In the records below, find the line with "synthesized area [%] |" and the line with "21 | 3.06 |". Print both exactly, along with every line between them, and no other line.
________________________________________
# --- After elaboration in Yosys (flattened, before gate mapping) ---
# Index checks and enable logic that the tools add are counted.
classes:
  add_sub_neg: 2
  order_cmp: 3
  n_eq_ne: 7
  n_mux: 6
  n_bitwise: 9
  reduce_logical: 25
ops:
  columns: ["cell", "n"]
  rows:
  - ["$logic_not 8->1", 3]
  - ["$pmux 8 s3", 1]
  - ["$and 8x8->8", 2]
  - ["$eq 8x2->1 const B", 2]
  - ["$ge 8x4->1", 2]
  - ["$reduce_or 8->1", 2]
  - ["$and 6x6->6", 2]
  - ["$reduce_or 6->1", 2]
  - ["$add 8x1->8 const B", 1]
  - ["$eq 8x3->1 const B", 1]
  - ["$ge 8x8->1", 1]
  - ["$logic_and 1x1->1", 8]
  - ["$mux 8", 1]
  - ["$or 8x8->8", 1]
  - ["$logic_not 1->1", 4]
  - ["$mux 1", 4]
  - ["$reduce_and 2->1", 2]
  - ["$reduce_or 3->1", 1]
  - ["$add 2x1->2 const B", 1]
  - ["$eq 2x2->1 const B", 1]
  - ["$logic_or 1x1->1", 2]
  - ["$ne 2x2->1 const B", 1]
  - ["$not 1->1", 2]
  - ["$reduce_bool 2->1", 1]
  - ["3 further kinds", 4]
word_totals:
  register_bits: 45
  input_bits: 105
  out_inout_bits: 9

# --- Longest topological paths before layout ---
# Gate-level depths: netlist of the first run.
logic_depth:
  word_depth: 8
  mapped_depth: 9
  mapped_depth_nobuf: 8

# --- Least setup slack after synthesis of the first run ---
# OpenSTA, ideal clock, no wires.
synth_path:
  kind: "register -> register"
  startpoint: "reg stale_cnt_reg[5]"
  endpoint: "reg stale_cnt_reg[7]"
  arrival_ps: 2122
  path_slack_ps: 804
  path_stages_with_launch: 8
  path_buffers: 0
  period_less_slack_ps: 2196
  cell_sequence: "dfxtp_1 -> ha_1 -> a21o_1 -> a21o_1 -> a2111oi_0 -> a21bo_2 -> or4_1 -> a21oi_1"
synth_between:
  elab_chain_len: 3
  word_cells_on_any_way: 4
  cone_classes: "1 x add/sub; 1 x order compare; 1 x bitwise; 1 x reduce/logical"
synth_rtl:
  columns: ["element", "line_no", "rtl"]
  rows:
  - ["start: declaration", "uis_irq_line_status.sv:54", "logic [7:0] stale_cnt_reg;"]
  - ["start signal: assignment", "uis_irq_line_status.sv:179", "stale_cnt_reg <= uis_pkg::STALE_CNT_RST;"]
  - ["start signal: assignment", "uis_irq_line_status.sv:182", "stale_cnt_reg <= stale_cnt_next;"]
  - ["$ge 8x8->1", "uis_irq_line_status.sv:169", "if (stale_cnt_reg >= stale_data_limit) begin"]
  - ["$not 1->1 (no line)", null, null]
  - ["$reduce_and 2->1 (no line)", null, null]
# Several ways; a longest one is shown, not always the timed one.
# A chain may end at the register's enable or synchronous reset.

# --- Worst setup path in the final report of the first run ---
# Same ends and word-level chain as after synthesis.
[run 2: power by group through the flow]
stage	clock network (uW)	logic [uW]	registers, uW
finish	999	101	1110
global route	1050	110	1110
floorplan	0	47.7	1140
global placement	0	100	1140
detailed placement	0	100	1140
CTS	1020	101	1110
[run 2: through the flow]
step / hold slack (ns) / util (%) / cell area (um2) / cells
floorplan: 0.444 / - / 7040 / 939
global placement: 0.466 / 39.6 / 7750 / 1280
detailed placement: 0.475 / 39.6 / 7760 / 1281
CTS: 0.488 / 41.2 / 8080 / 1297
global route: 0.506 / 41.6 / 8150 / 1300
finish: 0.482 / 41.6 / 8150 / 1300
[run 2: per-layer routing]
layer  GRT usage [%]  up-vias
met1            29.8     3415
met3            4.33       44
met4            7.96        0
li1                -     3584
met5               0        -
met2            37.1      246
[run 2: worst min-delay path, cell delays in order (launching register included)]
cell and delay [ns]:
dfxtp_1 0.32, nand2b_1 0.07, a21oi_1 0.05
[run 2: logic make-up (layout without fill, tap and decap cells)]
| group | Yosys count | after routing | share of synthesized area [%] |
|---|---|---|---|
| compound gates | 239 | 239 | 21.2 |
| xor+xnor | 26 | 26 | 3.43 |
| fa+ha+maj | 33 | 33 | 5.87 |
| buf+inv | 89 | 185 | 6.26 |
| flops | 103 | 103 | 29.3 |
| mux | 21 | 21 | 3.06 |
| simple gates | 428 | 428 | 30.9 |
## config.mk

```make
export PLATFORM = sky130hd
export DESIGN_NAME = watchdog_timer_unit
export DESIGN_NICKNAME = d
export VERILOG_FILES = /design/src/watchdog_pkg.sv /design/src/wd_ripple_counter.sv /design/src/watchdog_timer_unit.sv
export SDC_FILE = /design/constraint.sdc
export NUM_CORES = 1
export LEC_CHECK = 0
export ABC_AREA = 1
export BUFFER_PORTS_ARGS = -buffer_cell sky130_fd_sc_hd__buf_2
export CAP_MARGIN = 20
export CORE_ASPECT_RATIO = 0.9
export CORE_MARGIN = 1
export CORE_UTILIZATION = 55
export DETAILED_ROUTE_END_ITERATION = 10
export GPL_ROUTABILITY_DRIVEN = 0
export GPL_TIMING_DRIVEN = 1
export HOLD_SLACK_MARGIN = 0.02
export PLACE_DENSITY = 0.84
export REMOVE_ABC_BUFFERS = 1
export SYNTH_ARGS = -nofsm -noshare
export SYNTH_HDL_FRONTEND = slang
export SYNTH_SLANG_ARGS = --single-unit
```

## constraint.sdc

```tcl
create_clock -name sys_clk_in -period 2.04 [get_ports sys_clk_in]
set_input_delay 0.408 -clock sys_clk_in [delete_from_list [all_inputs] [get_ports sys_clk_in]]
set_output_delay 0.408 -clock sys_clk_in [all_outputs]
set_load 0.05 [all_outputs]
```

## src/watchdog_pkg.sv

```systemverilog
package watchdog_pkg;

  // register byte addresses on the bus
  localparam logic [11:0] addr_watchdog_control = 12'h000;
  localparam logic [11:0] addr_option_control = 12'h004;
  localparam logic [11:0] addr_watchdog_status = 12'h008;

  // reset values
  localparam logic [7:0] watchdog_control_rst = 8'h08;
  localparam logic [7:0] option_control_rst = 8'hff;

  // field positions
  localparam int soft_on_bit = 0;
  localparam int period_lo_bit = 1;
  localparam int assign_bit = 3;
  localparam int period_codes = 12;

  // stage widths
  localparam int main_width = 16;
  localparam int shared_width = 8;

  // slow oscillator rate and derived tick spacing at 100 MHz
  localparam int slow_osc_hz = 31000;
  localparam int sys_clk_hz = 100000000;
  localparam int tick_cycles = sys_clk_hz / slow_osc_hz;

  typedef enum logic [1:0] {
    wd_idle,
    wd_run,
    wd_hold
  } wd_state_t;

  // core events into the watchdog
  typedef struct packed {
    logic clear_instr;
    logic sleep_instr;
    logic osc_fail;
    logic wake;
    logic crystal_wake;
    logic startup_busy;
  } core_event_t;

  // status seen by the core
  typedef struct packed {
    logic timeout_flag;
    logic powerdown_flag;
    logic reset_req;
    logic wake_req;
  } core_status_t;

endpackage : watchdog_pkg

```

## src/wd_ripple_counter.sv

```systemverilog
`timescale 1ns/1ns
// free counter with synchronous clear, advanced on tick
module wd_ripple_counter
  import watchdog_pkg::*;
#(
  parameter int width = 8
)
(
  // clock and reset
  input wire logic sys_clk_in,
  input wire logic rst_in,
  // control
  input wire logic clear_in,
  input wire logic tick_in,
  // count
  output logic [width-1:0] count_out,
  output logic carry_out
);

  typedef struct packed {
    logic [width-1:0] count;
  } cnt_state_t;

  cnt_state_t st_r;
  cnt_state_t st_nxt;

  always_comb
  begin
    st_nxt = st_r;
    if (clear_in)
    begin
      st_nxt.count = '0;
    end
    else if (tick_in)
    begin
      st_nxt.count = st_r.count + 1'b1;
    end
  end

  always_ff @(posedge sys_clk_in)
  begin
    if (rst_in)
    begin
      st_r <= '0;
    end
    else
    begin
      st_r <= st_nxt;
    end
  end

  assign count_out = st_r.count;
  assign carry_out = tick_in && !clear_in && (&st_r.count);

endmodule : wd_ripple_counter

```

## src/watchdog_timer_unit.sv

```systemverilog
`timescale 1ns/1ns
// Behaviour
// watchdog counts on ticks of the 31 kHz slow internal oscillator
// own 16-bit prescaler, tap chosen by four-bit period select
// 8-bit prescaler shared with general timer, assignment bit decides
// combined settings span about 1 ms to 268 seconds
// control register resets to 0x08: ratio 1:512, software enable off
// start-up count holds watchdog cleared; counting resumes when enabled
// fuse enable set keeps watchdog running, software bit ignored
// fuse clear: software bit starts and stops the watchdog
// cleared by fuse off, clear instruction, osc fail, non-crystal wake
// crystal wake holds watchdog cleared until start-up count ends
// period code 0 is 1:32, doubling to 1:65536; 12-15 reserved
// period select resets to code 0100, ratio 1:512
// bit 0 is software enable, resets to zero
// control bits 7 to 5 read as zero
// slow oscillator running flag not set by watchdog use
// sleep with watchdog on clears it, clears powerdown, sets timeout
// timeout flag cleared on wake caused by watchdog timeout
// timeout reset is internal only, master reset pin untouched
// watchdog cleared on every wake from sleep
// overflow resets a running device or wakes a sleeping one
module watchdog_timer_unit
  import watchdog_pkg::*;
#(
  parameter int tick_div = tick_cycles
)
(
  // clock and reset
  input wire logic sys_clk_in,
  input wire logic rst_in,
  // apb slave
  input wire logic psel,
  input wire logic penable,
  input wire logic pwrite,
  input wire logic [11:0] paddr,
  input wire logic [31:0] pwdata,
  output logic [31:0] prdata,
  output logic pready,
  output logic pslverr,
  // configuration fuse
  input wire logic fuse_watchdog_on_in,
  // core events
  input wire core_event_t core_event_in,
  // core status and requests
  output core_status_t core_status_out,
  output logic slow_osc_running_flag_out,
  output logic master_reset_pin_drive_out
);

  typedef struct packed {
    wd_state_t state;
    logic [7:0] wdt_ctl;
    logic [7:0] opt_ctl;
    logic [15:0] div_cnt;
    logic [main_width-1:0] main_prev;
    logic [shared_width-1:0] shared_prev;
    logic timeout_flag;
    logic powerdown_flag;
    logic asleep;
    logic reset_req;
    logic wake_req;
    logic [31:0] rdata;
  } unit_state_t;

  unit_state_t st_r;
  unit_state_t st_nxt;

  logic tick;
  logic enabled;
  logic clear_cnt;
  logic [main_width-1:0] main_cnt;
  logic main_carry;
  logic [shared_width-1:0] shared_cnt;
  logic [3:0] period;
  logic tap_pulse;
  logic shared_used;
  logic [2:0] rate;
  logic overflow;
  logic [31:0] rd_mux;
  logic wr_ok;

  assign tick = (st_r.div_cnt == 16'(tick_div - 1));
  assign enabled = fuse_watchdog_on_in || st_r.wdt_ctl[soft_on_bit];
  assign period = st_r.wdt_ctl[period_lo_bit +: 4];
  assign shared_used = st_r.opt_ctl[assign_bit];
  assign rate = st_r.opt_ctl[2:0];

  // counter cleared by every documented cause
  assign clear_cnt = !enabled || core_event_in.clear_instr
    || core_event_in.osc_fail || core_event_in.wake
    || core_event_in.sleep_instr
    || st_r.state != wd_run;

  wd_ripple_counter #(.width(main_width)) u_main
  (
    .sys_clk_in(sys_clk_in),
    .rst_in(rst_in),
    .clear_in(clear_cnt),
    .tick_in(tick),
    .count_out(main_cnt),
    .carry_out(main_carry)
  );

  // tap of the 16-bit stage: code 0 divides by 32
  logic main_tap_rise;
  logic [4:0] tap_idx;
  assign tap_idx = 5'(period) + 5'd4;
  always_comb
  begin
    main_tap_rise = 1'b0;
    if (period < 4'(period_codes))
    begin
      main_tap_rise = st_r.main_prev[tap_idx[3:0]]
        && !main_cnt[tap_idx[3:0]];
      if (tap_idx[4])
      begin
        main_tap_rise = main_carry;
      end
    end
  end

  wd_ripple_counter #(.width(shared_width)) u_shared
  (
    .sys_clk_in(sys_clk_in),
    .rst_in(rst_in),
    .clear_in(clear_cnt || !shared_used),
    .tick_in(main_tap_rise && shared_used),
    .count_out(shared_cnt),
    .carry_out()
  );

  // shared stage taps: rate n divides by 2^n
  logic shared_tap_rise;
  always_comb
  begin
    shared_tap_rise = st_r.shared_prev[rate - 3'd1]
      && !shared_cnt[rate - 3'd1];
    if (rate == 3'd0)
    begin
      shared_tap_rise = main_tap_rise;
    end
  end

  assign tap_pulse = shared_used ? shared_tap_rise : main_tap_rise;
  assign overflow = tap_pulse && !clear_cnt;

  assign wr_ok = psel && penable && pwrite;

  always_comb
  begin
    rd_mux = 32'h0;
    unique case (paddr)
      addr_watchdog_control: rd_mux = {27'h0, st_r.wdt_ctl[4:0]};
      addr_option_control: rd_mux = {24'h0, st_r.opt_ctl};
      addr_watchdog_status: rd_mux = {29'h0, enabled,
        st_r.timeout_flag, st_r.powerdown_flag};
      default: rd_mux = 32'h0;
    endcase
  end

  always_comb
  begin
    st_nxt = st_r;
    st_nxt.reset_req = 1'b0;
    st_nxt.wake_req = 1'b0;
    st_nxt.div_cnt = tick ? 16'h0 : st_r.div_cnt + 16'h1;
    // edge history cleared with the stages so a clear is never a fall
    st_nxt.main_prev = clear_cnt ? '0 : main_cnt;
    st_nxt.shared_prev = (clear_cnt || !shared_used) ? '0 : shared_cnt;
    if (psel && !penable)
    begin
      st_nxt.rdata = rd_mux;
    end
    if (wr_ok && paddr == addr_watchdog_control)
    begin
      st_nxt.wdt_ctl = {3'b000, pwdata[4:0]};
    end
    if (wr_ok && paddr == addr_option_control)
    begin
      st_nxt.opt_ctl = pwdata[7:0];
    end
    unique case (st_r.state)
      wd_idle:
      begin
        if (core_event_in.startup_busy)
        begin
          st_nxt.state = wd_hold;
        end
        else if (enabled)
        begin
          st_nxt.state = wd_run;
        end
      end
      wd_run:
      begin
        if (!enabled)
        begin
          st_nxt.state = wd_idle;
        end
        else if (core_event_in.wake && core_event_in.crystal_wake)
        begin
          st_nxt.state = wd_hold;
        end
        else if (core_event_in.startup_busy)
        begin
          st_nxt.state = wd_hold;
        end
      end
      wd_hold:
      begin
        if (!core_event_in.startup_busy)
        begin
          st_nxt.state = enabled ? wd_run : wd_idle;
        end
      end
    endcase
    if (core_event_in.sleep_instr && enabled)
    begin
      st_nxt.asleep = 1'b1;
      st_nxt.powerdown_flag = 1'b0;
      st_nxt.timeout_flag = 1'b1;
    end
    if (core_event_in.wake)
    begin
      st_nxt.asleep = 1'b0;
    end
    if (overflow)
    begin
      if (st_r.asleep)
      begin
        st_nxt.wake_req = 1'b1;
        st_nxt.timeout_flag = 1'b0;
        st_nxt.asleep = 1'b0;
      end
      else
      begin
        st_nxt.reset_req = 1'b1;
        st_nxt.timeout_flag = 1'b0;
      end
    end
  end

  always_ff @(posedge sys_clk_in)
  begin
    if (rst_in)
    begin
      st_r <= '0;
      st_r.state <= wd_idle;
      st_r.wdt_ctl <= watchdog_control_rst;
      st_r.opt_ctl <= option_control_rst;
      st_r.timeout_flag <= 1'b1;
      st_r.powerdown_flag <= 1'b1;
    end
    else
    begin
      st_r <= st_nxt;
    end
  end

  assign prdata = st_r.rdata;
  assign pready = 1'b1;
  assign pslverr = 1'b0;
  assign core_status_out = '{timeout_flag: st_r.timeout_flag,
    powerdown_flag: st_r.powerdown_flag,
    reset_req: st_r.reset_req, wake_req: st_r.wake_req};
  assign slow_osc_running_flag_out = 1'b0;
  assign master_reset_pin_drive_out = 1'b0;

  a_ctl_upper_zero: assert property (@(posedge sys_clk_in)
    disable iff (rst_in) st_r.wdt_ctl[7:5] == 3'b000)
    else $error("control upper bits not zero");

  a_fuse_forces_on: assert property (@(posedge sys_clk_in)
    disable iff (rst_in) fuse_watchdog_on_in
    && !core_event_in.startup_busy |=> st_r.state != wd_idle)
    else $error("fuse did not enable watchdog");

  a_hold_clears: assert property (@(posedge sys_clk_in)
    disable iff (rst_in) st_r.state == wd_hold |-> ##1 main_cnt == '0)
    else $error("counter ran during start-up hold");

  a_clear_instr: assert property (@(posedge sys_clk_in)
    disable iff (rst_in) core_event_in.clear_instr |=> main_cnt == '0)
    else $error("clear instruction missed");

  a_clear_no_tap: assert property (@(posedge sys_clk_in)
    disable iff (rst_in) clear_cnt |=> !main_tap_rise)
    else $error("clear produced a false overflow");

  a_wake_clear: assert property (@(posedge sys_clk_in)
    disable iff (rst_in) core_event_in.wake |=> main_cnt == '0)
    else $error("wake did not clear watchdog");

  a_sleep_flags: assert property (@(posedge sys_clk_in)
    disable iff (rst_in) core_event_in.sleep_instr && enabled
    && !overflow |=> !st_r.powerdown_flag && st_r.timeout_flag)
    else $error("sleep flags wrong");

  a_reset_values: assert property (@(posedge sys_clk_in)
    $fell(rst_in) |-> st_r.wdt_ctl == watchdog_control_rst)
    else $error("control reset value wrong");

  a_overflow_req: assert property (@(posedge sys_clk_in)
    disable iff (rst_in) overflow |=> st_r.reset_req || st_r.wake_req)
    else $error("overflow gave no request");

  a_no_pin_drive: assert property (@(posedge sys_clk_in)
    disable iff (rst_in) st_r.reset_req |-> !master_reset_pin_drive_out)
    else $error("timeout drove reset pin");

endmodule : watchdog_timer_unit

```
________________________________________
**Response area:**
| group | Yosys count | after routing | share of synthesized area [%] |
|---|---|---|---|
| compound gates | 239 | 239 | 21.2 |
| xor+xnor | 26 | 26 | 3.43 |
| fa+ha+maj | 33 | 33 | 5.87 |
| buf+inv | 89 | 185 | 6.26 |
| flops | 103 | 103 | 29.3 |
| mux | 21 | 21 | 3.06 |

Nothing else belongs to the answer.